Over the weekend I spent a couple of hours working with SPSS 14 on a data set from some 700 phone surveys with customers. Setting aside the fact that the data set I was working on was big (not huge, but 700 people times something like 40 questions is big) and unfamiliar (I didn’t know what any of the questions really meant when I went into the data), I have to say that it is a complex product, but surprisingly navigable to a newbie.

My main purpose was to find correlations in the data set so I could reduce the number of distinct questions I needed to identify a characteristic. So, for example, if I found that age had a strong correlation with gray hair, I could use one of the two as a variable to help me identify a particular group of people. By contrast, I also wanted to find variables that would usefully identify groups of people – say, age and height, which aren’t highly correlated in most sample populations. (Understand that my data set was targeted at people who write code, so things like “height” weren’t on the question list.)

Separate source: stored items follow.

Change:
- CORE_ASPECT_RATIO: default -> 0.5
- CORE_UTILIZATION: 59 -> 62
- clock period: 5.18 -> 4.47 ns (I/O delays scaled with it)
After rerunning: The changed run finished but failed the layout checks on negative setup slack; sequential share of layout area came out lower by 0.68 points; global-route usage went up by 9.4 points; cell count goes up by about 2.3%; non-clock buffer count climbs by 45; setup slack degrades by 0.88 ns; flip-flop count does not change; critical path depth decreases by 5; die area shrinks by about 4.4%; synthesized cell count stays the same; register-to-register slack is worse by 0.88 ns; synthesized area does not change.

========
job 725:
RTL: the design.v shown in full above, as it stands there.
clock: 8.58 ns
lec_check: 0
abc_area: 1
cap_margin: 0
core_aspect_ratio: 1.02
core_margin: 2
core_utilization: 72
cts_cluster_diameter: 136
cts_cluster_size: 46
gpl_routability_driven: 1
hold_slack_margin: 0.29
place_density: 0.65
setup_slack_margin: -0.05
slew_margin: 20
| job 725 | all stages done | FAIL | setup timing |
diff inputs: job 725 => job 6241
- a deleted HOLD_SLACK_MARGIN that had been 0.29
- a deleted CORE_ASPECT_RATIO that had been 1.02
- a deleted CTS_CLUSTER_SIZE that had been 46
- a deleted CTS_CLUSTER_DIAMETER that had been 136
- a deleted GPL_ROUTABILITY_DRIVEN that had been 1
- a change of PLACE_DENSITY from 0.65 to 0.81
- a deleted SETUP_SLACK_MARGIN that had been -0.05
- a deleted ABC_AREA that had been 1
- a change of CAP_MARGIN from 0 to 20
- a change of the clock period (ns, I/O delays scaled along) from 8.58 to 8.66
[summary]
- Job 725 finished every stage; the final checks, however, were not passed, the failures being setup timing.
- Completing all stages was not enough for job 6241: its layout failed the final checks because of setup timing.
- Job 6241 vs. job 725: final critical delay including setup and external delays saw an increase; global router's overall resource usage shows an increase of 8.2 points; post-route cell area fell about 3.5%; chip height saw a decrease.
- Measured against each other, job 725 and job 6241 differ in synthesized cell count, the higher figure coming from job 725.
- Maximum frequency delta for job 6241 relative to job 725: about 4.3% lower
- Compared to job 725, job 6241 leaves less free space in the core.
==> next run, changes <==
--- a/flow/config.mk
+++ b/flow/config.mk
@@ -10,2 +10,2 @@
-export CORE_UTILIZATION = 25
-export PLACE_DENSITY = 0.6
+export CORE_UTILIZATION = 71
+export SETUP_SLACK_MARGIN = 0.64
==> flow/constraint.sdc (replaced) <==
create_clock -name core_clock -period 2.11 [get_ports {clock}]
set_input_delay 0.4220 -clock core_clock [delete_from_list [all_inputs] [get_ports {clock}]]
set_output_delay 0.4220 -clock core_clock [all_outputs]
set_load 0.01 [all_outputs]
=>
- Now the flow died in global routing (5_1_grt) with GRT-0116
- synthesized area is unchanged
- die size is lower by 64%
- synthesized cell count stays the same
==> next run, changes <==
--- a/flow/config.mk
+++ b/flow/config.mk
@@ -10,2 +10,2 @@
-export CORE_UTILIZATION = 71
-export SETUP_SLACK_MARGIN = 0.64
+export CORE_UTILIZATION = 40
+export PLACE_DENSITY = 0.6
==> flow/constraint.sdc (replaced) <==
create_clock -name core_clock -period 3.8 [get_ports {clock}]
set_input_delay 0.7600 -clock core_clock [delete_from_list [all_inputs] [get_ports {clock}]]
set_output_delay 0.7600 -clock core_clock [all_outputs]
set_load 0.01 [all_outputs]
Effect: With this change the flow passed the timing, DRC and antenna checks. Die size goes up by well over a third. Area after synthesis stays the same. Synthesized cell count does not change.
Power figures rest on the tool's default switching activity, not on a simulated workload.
// mul_A
module mul_A (CLK, RESETn, a, b, y);
	parameter bw = 32;
	input [bw-1:0] a, b;
	input CLK;
	input RESETn;
	output [2*bw-1:0] y;
	reg [bw-1:0] a_pipe [bw-1:0];
	reg [bw-1:0] b_pipe [bw-1:0];
	reg [2*bw-1:0] partials [bw-1:0];
	genvar i, j;
	for(i=0; i<bw; i=i+1) begin : gen1
		always@(posedge CLK) begin
			if(!RESETn) begin
				a_pipe[i] <= 0;
				b_pipe[i] <= 0;
				partials[i] <= 0;
			end
			else begin
				if(i==0) begin
					a_pipe[i] <= a;
					b_pipe[i] <= b;
					partials[i] <=(a_pipe[i][i] ? b_pipe[i] << i : 0);
				end
				else begin
					a_pipe[i] <= a_pipe[i-1];
					b_pipe[i] <= b_pipe[i-1];
					partials[i] <=(a_pipe[i][i] ? b_pipe[i] << i : 0) + partials[i-1];
				end				
			end
		end
	end
	assign y = partials[bw-1];
endmodule
Size in the first run: ~14000 cells after synthesis, ~3100 flip-flops, roughly 140000 sq um of cells after synthesis.
clock: 5.0 ns
lec_check: 0
cap_margin: 20
cell_pad_in_sites_detail_placement: 2
core_margin: 2
core_utilization: 40
cts_cluster_diameter: 74
slew_margin: 20
tns_end_percent: 65
run.sh (not shown) runs the stock make flow with config.mk's settings and CLKGATE_MAP_FILE=.
The baseline produced a layout that fails on capacitance limit, slew limit, setup timing.
Change:
==> flow/config.mk (replaced) <==
export PLATFORM = sky130hd
export DESIGN_NAME = mul_A
export DESIGN_NICKNAME = mul_A
export VERILOG_FILES = /design/flow/design.v
export SDC_FILE = /design/flow/constraint.sdc
export NUM_CORES = 4
export LEC_CHECK = 0
export CAP_MARGIN = 20
export CORE_MARGIN = 2
export CORE_UTILIZATION = 72
export CTS_CLUSTER_SIZE = 31
export SETUP_SLACK_MARGIN = 0.97
export SLEW_MARGIN = 20
==> flow/constraint.sdc (replaced) <==
create_clock -name core_clock -period 3.64 [get_ports {CLK}]
set_input_delay 0.7280 -clock core_clock [delete_from_list [all_inputs] [get_ports {CLK}]]
set_output_delay 0.7280 -clock core_clock [all_outputs]
set_load 0.01 [all_outputs]
Now the flow never finished: it broke off in 5_1_grt, error ODB-0269; die size decreases by about 44%; area after synthesis does not change; synthesized cell count stays the same.
Change:
--- a/flow/config.mk
+++ b/flow/config.mk
@@ -8,6 +8,6 @@
 export CAP_MARGIN = 20
 export CORE_MARGIN = 2
-export CORE_UTILIZATION = 72
-export CTS_CLUSTER_SIZE = 31
-export SETUP_SLACK_MARGIN = 0.97
+export CORE_UTILIZATION = 70
+export CTS_CLUSTER_DIAMETER = 92
+export CTS_CLUSTER_SIZE = 20
 export SLEW_MARGIN = 20
==> flow/constraint.sdc (replaced) <==
create_clock -name core_clock -period 2.88 [get_ports {CLK}]
set_input_delay 0.5760 -clock core_clock [delete_from_list [all_inputs] [get_ports {CLK}]]
set_output_delay 0.5760 -clock core_clock [all_outputs]
set_load 0.01 [all_outputs]
After rerunning: Now the flow produced a layout that fails on setup timing. Synthesized area does not change. Synthesized cell count is unchanged. Die size came out higher by a few percent.

Setup of quartz:
The RTL this note starts from:
==> flow/design.v <==
module mul_A (CLK, RESETn, a, b, y);
	parameter bw = 32;
	input [bw-1:0] a, b;
	input CLK;
	input RESETn;
	output [2*bw-1:0] y;
	reg [bw-1:0] a_pipe [bw-1:0];
	reg [bw-1:0] b_pipe [bw-1:0];
	reg [2*bw-1:0] partials [bw-1:0];
	genvar i, j;
	for(i=0; i<bw; i=i+1) begin : gen1
		always@(posedge CLK) begin
			if(!RESETn) begin
				a_pipe[i] <= 0;
				b_pipe[i] <= 0;
				partials[i] <= 0;
			end
			else begin
				if(i==0) begin
					a_pipe[i] <= a;
					b_pipe[i] <= b;
					partials[i] <=(a_pipe[i][i] ? b_pipe[i] << i : 0);
				end
				else begin
					a_pipe[i] <= a_pipe[i-1];
					b_pipe[i] <= b_pipe[i-1];
					partials[i] <=(a_pipe[i][i] ? b_pipe[i] << i : 0) + partials[i-1];
				end				
			end
		end
	end
	assign y = partials[bw-1];
endmodule
== run A ==
==> flow/design.v (excerpt) <==
module gemm_mem(
  input wire clk,
  input wire rst,
  input wire out_rdy,
  input wire v0__read_req_rdy,
  input wire [31:0] v0__read_resp,
  input wire v0__read_resp_vld,
  input wire v0__write_completion_vld,
  input wire v0__write_req_rdy,
  input wire [31:0] v0_in,
  input wire v0_in_vld,
  input wire v1__read_req_rdy,
  input wire [31:0] v1__read_resp,
  input wire v1__read_resp_vld,
  input wire v1__write_completion_vld,
  input wire v1__write_req_rdy,
  input wire [31:0] v1_in,
  input wire v1_in_vld,
  input wire [31:0] C_rd_data,
  output wire [31:0] out,
  output wire out_vld,
  output wire [3:0] v0__read_req,
  output wire v0__read_req_vld,
  output wire v0__read_resp_rdy,
  output wire v0__write_completion_rdy,
  output wire [35:0] v0__write_req,
  output wire v0__write_req_vld,
  output wire v0_in_rdy,
  output wire [3:0] v1__read_req,
  output wire v1__read_req_vld,
  output wire v1__read_resp_rdy,
  output wire v1__write_completion_rdy,
  output wire [35:0] v1__write_req,
  output wire v1__write_req_vld,
  output wire v1_in_rdy,
  output wire [3:0] C_rd_addr,
  output wire C_rd_en,
  output wire [3:0] C_wr_addr,
  output wire [31:0] C_wr_data,
  output wire C_wr_en
);
  ...
Settings: LEC_CHECK=0, CAP_MARGIN=20, CORE_ASPECT_RATIO=0.66, CORE_MARGIN=9, CORE_UTILIZATION=61, CTS_CLUSTER_SIZE=55, MAX_ROUTING_LAYER=met4, SETUP_SLACK_MARGIN=0.65, SLEW_MARGIN=10, TNS_END_PERCENT=15; clock period 13.7 ns.
run.sh (not shown) runs the stock make flow with config.mk's settings and CLKGATE_MAP_FILE=.
### run A -> run B
# run A
export LEC_CHECK = 0
export CAP_MARGIN = 20
export CORE_ASPECT_RATIO = 0.66
export CORE_MARGIN = 9
export CORE_UTILIZATION = 61
export CTS_CLUSTER_SIZE = 55
export MAX_ROUTING_LAYER = met4
export SETUP_SLACK_MARGIN = 0.65
export SLEW_MARGIN = 10
export TNS_END_PERCENT = 15
create_clock -name core_clock -period 13.7 [get_ports {clk}]
# run B
export LEC_CHECK = 0
export CAP_MARGIN = 20
export CORE_MARGIN = 2
export CORE_UTILIZATION = 40
export SLEW_MARGIN = 20
create_clock -name core_clock -period 9.0 [get_ports {clk}]
### Flow results
- Looking at critical path launch point, the v1__read_resp_vld result is from run A; the ____fsm___for_5_loop_state_2[8] one comes from run B.
- Re cell total after placement: run B is 326 up on run A.
- Between run A and run B, final core utilization decreased.
- First-pass iteration count of the detailed router: run B lower than run A
- Run B vs run A, post-route met1 wirelength went up by about 1.4%.
Setup changes, run B to run C
# run B
export LEC_CHECK = 0
export CAP_MARGIN = 20
export CORE_MARGIN = 2
export CORE_UTILIZATION = 40
export SLEW_MARGIN = 20
create_clock -name core_clock -period 9.0 [get_ports {clk}]
# run C
export LEC_CHECK = 0
export CAP_MARGIN = 20
export CELL_PAD_IN_SITES_DETAIL_PLACEMENT = 1
export CORE_MARGIN = 4
export CORE_UTILIZATION = 70
export GPL_TIMING_DRIVEN = 0
export SLEW_MARGIN = 20
create_clock -name core_clock -period 9.0 [get_ports {clk}]
Findings:
- In the summary table, run C is marked failed, with error DPL-0033 raised in 3_5_place_dp.
- On synthesized area per cell, run B and run C are neck and neck.
- Run B -> run C: cell area after synthesis delta 0, exact match
- The height of the die of run C is lower than that of run B.
Here is what was changed in the inputs of run D compared with run C.
# run C
export LEC_CHECK = 0
export CAP_MARGIN = 20
export CELL_PAD_IN_SITES_DETAIL_PLACEMENT = 1
export CORE_MARGIN = 4
export CORE_UTILIZATION = 70
export GPL_TIMING_DRIVEN = 0
export SLEW_MARGIN = 20
create_clock -name core_clock -period 9.0 [get_ports {clk}]
# run D
export LEC_CHECK = 0
export ABC_AREA = 0
export CAP_MARGIN = 5
export CELL_PAD_IN_SITES_DETAIL_PLACEMENT = 2
export CELL_PAD_IN_SITES_GLOBAL_PLACEMENT = 1
export CORE_MARGIN = 5
export CORE_UTILIZATION = 67
export CTS_CLUSTER_DIAMETER = 345
export GPL_ROUTABILITY_DRIVEN = 1
export MIN_ROUTING_LAYER = met2
export SETUP_SLACK_MARGIN = -0.45
export SLEW_MARGIN = 0
export TNS_END_PERCENT = 95
create_clock -name core_clock -period 9.0 [get_ports {clk}]
Results
Going from run C to run D, area share of fa/ha/maj cells after synthesis shows no meaningful change, synthesized cell count shows no meaningful change, vertical extent of the die shows an increase of about 3%, number of unique standard cell types used by synthesis shows no meaningful change, synthesized area shows no meaningful change. As for a clean layout from run D and run C, there is none. Run C -> run D: placeable core area increased by a few percent. Going from run C to run D, number of core rows +2.7%, average cell area after synthesis ~0 delta. [run D] overall die area rose about 6% relative to run C.
## Diff of input files: run E against run D
# run D
export LEC_CHECK = 0
export ABC_AREA = 0
export CAP_MARGIN = 5
export CELL_PAD_IN_SITES_DETAIL_PLACEMENT = 2
export CELL_PAD_IN_SITES_GLOBAL_PLACEMENT = 1
export CORE_MARGIN = 5
export CORE_UTILIZATION = 67
export CTS_CLUSTER_DIAMETER = 345
export GPL_ROUTABILITY_DRIVEN = 1
export MIN_ROUTING_LAYER = met2
export SETUP_SLACK_MARGIN = -0.45
export SLEW_MARGIN = 0
export TNS_END_PERCENT = 95
create_clock -name core_clock -period 9.0 [get_ports {clk}]
# run E
export LEC_CHECK = 0
export CAP_MARGIN = 5
export CORE_MARGIN = 2
export CORE_UTILIZATION = 40
export GPL_ROUTABILITY_DRIVEN = 0
export HOLD_SLACK_MARGIN = 0.13
export SETUP_SLACK_MARGIN = -0.45
export SLEW_MARGIN = 20
export TNS_END_PERCENT = 45
create_clock -name core_clock -period 9.0 [get_ports {clk}]
Results
- Run E — die outline width about 25% higher, run D as reference
- Number of standard-cell rows in the floorplan delta for run E relative to run D: about 30% higher
- Changes observed in run E relative to run D: post-synth area from yosys stat held; floorplan die height went up 25%.
- Re die area: run E is 57% up on run D.
- For run D, the flow was terminated by a tool error in 3_3_place_gp and produced no final design.
- Run E: flow completed, timing, DRC and antenna clean
- Going from run D to run E, core box area grew by more than half.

To start with, I have to be RASsed into corpnet for the Microsoft license to work. Annoying. Secondly, the product has a very slow startup (license verification, package loading, etc.). But once running, I could run my correlations by pulling down the Analyze menu and selecting Correlate. Basically everything I wanted to do was about that simple. I needed to refer either to the documentation or to the Web for information on the different methods used for things like correlations, but in the end the defaults always seemed to be most useful.

Basically, I have to say that for a complex topic (statistics) and a big product, it’s pretty navigable.